Well, I meant to write all these summer holiday road trip travel-blogs in fairly short order, just after we returned last summer, but, you know – life!
So In light of troubled times, self isolation, cancelled travel plans, I thought we could all do with some sunshine, and some trip inspiration for when life returns to some semblance of normal.
So picking up where we left off, here’s our 2nd day in Bordeaux.
After breakfast outside on the massive roof terrace of the Raddison Blu, with views of the Cite du Vin, we headed out for our visit. The admission is included in the city pass we’d purchased the day before, so another reason to get one.

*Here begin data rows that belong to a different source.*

== willow ==
// sensor_if
module sensor_if(input sens_active,reset,clk,output passed);
Settings: LEC_CHECK=0, CAP_MARGIN=25, CELL_PAD_IN_SITES_DETAIL_PLACEMENT=0, CORE_MARGIN=9, CORE_UTILIZATION=37, CTS_CLUSTER_SIZE=82, PLACE_DENSITY_LB_ADDON=0.12, SETUP_SLACK_MARGIN=0.68, SLEW_MARGIN=20; clock period 2.33 ns.
run.sh (not shown) runs the stock make flow with config.mk's settings and CLKGATE_MAP_FILE=.
willow | stages: all done | timing, DRC, antenna: all pass
The following lists how nickel was set up differently from willow:
--- a/flow/config.mk
+++ b/flow/config.mk
@@ -8,7 +8,3 @@
-export CAP_MARGIN = 25
-export CELL_PAD_IN_SITES_DETAIL_PLACEMENT = 0
-export CORE_MARGIN = 9
-export CORE_UTILIZATION = 37
-export CTS_CLUSTER_SIZE = 82
-export PLACE_DENSITY_LB_ADDON = 0.12
-export SETUP_SLACK_MARGIN = 0.68
+export CAP_MARGIN = 20
+export CORE_MARGIN = 2
+export CORE_UTILIZATION = 18
==> flow/constraint.sdc <==
create_clock -name core_clock -period 6.12 [get_ports {clk}]
set_input_delay 1.2240 -clock core_clock [delete_from_list [all_inputs] [get_ports {clk}]]
set_output_delay 1.2240 -clock core_clock [all_outputs]
set_load 0.01 [all_outputs]
[summary]
- Relative to willow, nickel degrades first-iteration DRC count.
- Summary: with willow as the reference, post-layout total power in nickel moved down by more than half.
- On core utilization: between nickel and willow, it ends up higher for willow.
- willow has a higher share of the clock period used by the worst path after layout than nickel.
- [compare] base=willow new=nickel: final instance area went up, final worst-path setup slack +2.32 ns, via count of the first global-routing pass went down by about 9%.
- Note that the first-pass GRT wire length recorded for willow amounts to 1.14 times the value seen in nickel.
- When the final numbers for nickel and willow were put side by side, the placed standard-cell area turned out to be greater in nickel.
- [compare] base=willow new=nickel: leakage dissipation now smaller, total global routing track utilization now smaller.
Changes in sierra relative to nickel:
--- a/flow/config.mk
+++ b/flow/config.mk
@@ -10 +10,3 @@
-export CORE_UTILIZATION = 18
+export CORE_UTILIZATION = 40
+export CTS_CLUSTER_SIZE = 78
+export HOLD_SLACK_MARGIN = -0.07
==> flow/constraint.sdc <==
create_clock -name core_clock -period 5.0 [get_ports {clk}]
set_input_delay 1.0000 -clock core_clock [delete_from_list [all_inputs] [get_ports {clk}]]
set_output_delay 1.0000 -clock core_clock [all_outputs]
set_load 0.01 [all_outputs]
==> comparison <==
sierra vs nickel on first-iteration DRC count: sierra is the lower one.
Compared with nickel, in sierra global router's overall resource usage rose by 7.7 points; final area fell by about 3%; cell total after placement fell by 384.

========
== run 1 ==
Starting RTL as in the previous note.
==> flow/config.mk <==
export PLATFORM = sky130hd
export DESIGN_NAME = sensor_if
export DESIGN_NICKNAME = sensor_if
export VERILOG_FILES = /design/flow/design.v
export SDC_FILE = /design/flow/constraint.sdc
export NUM_CORES = 4
export LEC_CHECK = 0
export ABC_AREA = 1
export CAP_MARGIN = 0
export CELL_PAD_IN_SITES_DETAIL_PLACEMENT = 0
export CELL_PAD_IN_SITES_GLOBAL_PLACEMENT = 3
export CORE_ASPECT_RATIO = 1.41
export CORE_MARGIN = 5
export CORE_UTILIZATION = 17
export CTS_CLUSTER_DIAMETER = 23
export CTS_CLUSTER_SIZE = 35
export GPL_ROUTABILITY_DRIVEN = 1
export GPL_TIMING_DRIVEN = 0
export HOLD_SLACK_MARGIN = 0.09
export MAX_ROUTING_LAYER = met4
export MIN_ROUTING_LAYER = met2
export PLACE_DENSITY = 0.5
export SLEW_MARGIN = 0
export TNS_END_PERCENT = 80
==> flow/constraint.sdc <==
create_clock -name core_clock -period 1.48 [get_ports {clk}]
set_input_delay 0.2960 -clock core_clock [delete_from_list [all_inputs] [get_ports {clk}]]
set_output_delay 0.2960 -clock core_clock [all_outputs]
set_load 0.01 [all_outputs]
Run 1 finished all stages; layout check result: FAIL, due to setup timing.
Setup changes, run 1 to run 2
# run 1
export LEC_CHECK = 0
export ABC_AREA = 1
export CAP_MARGIN = 0
export CELL_PAD_IN_SITES_DETAIL_PLACEMENT = 0
export CELL_PAD_IN_SITES_GLOBAL_PLACEMENT = 3
export CORE_ASPECT_RATIO = 1.41
export CORE_MARGIN = 5
export CORE_UTILIZATION = 17
export CTS_CLUSTER_DIAMETER = 23
export CTS_CLUSTER_SIZE = 35
export GPL_ROUTABILITY_DRIVEN = 1
export GPL_TIMING_DRIVEN = 0
export HOLD_SLACK_MARGIN = 0.09
export MAX_ROUTING_LAYER = met4
export MIN_ROUTING_LAYER = met2
export PLACE_DENSITY = 0.5
export SLEW_MARGIN = 0
export TNS_END_PERCENT = 80
create_clock -name core_clock -period 1.48 [get_ports {clk}]
# run 2
export LEC_CHECK = 0
export ABC_AREA = 1
export CAP_MARGIN = 20
export CORE_MARGIN = 2
export CORE_UTILIZATION = 72
export SLEW_MARGIN = 20
create_clock -name core_clock -period 1.46 [get_ports {clk}]
## What came out
Run 2: done, clean on timing, DRC and antenna
Sort run 1 and run 2 by clock insertion delay at the later pin of the skew report, ascending, and run 2 comes first.
Delta (run 2 minus run 1): total length of routed met3 wires -about 90%, number of nets in the layout decreased 294, post-CTS resize count -539, utilization of the core after routing rose 54 points, number of failing setup endpoints in the final timing report shows a reduction of 55.
In run 2, the share of power burned in the clock network came out 28 points below the value in run 1.
Relative to run 1, depth of the critical timing path with buffers and inverters included decreased by 8 in run 2.
Higher power of the sequential group goes to run 2 over run 1.
#### Input delta (run 3 over run 2)
# run 2
export LEC_CHECK = 0
export ABC_AREA = 1
export CAP_MARGIN = 20
export CORE_MARGIN = 2
export CORE_UTILIZATION = 72
export SLEW_MARGIN = 20
create_clock -name core_clock -period 1.46 [get_ports {clk}]
# run 3
export LEC_CHECK = 0
export CAP_MARGIN = 20
export CORE_MARGIN = 2
export CORE_UTILIZATION = 40
export SLEW_MARGIN = 20
create_clock -name core_clock -period 5.0 [get_ports {clk}]
### Flow results
- Run 2 → run 3: total power consumption of the routed design shows a reduction of 78%, area overhead of the layout relative to synthesis has decreased.
- Sort run 2 and run 3 by synthesized cell count, descending, and run 2 comes first.
- Run 3 vs run 2 — fraction of area in clock buffers and inverters rose 3.1 points.
- In run 3, the routed length on met3 came out 71% below the value in run 2.
- Run 3 vs. run 2: instance count on the critical path +5; chip area line of the yosys report -about 40%; wire length -56%.
- Higher fraction of met1 tracks used by global routing was reported by run 2, not run 3.
- [run 3] sequential share of layout area rose 21 points relative to run 2
- Half-perimeter wire length of the detailed placement result | run 3 below run 2
For run 4, these inputs were changed with respect to run 3:
# run 3
export LEC_CHECK = 0
export CAP_MARGIN = 20
export CORE_MARGIN = 2
export CORE_UTILIZATION = 40
export SLEW_MARGIN = 20
create_clock -name core_clock -period 5.0 [get_ports {clk}]
# run 4
export LEC_CHECK = 0
export ABC_AREA = 1
export CAP_MARGIN = 20
export CORE_MARGIN = 2
export CORE_UTILIZATION = 72
export SLEW_MARGIN = 20
create_clock -name core_clock -period 1.43 [get_ports {clk}]
==> results <==
- Re synthesized netlist net count: run 4 is 150% up on run 3.
- Run 4 against run 3; routed wire length is up by more than 100%.
- Portion of the post-synthesis area used by sequential elements: run 4 vs run 3 down 23 points
- The non-clock buffer count in run 4 sits about 400% above the value recorded for run 3.
- In the metrics for run 4 and run 3, the one carrying the lower portion of the clock cycle consumed by the worst path in the final layout is run 3.
- The core of run 4 is more densely filled than that of run 3.
- Higher total power goes to run 4 over run 3.
- Compared with run 3, run 4 ends up with more cell area.

========
sensor_if again, from the RTL that the note above started with.
==> flow/config.mk <==
export PLATFORM = sky130hd
export DESIGN_NAME = sensor_if
export DESIGN_NICKNAME = sensor_if
export VERILOG_FILES = /design/flow/design.v
export SDC_FILE = /design/flow/constraint.sdc
export NUM_CORES = 4
export LEC_CHECK = 0
export CAP_MARGIN = 20
export CORE_MARGIN = 2
export CORE_UTILIZATION = 72
export CTS_CLUSTER_DIAMETER = 292
export CTS_CLUSTER_SIZE = 10
export PLACE_DENSITY_LB_ADDON = 0.01
export SLEW_MARGIN = 20
==> flow/constraint.sdc <==
create_clock -name core_clock -period 1.45 [get_ports {clk}]
set_input_delay 0.2900 -clock core_clock [delete_from_list [all_inputs] [get_ports {clk}]]
set_output_delay 0.2900 -clock core_clock [all_outputs]
set_load 0.01 [all_outputs]
The first run went through all stages and came out clean.
Then changed:
--- a/flow/config.mk
+++ b/flow/config.mk
@@ -11,3 +11,2 @@
-export CTS_CLUSTER_DIAMETER = 292
-export CTS_CLUSTER_SIZE = 10
-export PLACE_DENSITY_LB_ADDON = 0.01
+export PLACE_DENSITY = 0.95
+export SETUP_SLACK_MARGIN = 0.22
==> flow/constraint.sdc (replaced) <==
create_clock -name core_clock -period 1.43 [get_ports {clk}]
set_input_delay 0.2860 -clock core_clock [delete_from_list [all_inputs] [get_ports {clk}]]
set_output_delay 0.2860 -clock core_clock [all_outputs]
set_load 0.01 [all_outputs]
=> With this change the flow ran to the end with violations: negative setup slack; worst hold slack loses 94 ps; total power is higher by 7.5%; wire length is higher by 120%; final cell count is higher by 2.8%; final area is higher by 10%; setup slack loses 760 ps; clock-buffer cell count is higher by 8; register-to-register slack loses 760 ps; global-route usage is higher by 13 points; critical path depth is lower by 1; synthesized cell count stays the same.
Then changed:
--- a/flow/config.mk
+++ b/flow/config.mk
@@ -10,3 +10 @@
-export CORE_UTILIZATION = 72
-export PLACE_DENSITY = 0.95
-export SETUP_SLACK_MARGIN = 0.22
+export CORE_UTILIZATION = 36
==> flow/constraint.sdc (replaced) <==
create_clock -name core_clock -period 2.57 [get_ports {clk}]
set_input_delay 0.5140 -clock core_clock [delete_from_list [all_inputs] [get_ports {clk}]]
set_output_delay 0.5140 -clock core_clock [all_outputs]
set_load 0.01 [all_outputs]
What happened: The changed run went through all stages and came out clean; die size rose by 96%; via count fell by 29%; synthesized cell count stays the same; non-clock buffer count fell by 55; clock skew is about the same; synthesized area is unchanged.
Then changed:
--- a/flow/config.mk
+++ b/flow/config.mk
@@ -7,0 +8 @@
+export ABC_AREA = 1
@@ -10 +11 @@
-export CORE_UTILIZATION = 36
+export CORE_UTILIZATION = 72
==> flow/constraint.sdc (replaced) <==
create_clock -name core_clock -period 1.45 [get_ports {clk}]
set_input_delay 0.2900 -clock core_clock [delete_from_list [all_inputs] [get_ports {clk}]]
set_output_delay 0.2900 -clock core_clock [all_outputs]
set_load 0.01 [all_outputs]
Result:
- area after synthesis grows by 70%
- die size shrinks by 15%
- utilization grows by 39 points
Power and IR drop assume default switching activity.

It’s massive, and what a building. It dominates the skyline from many parts of Bordeaux, and is a multi-media assault on the senses. It’s set over many floors, with an extensive wine cave at the bottom, and a panoramic rooftop bar at the top, where your admission allows you a complimentary drink.




I would say how long you spend there definitely depends on your level of interest, and that might be a challenge for younger family members, even though there are plenty of activities to enjoy. We spent a good couple of hours there, and thoroughly enjoyed it, well worth a visit.
We also had various other museums included in our City Pass, so we did the Musee des Beaux-Arts. Set in charming gardens with fountains, it’s a lovely calm way to spend some time. My favourite portrait by far is “Ophelia” by Jules-Elie Delaunay. If, I’m honest though, I’ve been very lucky to visit the Musee D’Orsay in Paris, And the Rijksmuseum in Amsterdam, and I feel I’ve possibly been ruined for all other museums as a result…..




Next was a little wander around, and you’ll know by now that I love a good church. We walked past Sainte-Eulalie, and sat for a while outside a café in the shade. Another scorchingly hot day. Then we headed to Cathedrale Saint-Andre (Bordeaux Cathedral), for some atmospheric quiet, and some much needed cooler air.

In 1137 the 13 year old Eleanor of Aquitaine, married the future Louis VII, shortly before becoming queen. Much of the original structure no longer remains, but dates to the 13th, 14th and 15th centuries. It’s not an extravagantly decorated religious building, but atmospheric just the same and with some interesting artwork to see.




Then a cheeky Café Gourmand in a café overlooking the Cathedral to rest our achy feet.

Once back at the hotel, we took advantage of the roof top mini golf course, which was hilariously good fun – we had it to ourselves, then the rooftop terrace bar, for hugely expensive (but massive) Aperol Spritzes, while reclining in a hanging wicker egg chair.



Dinner in the evening was on a barge, moored at the back of the hotel, right on the river, where the Champagne was the price of a bottle of wine in an Indian Restaurant, and perhaps another Café Gourmand before bed.

Onwards to the Dordogne from here….. coming soon….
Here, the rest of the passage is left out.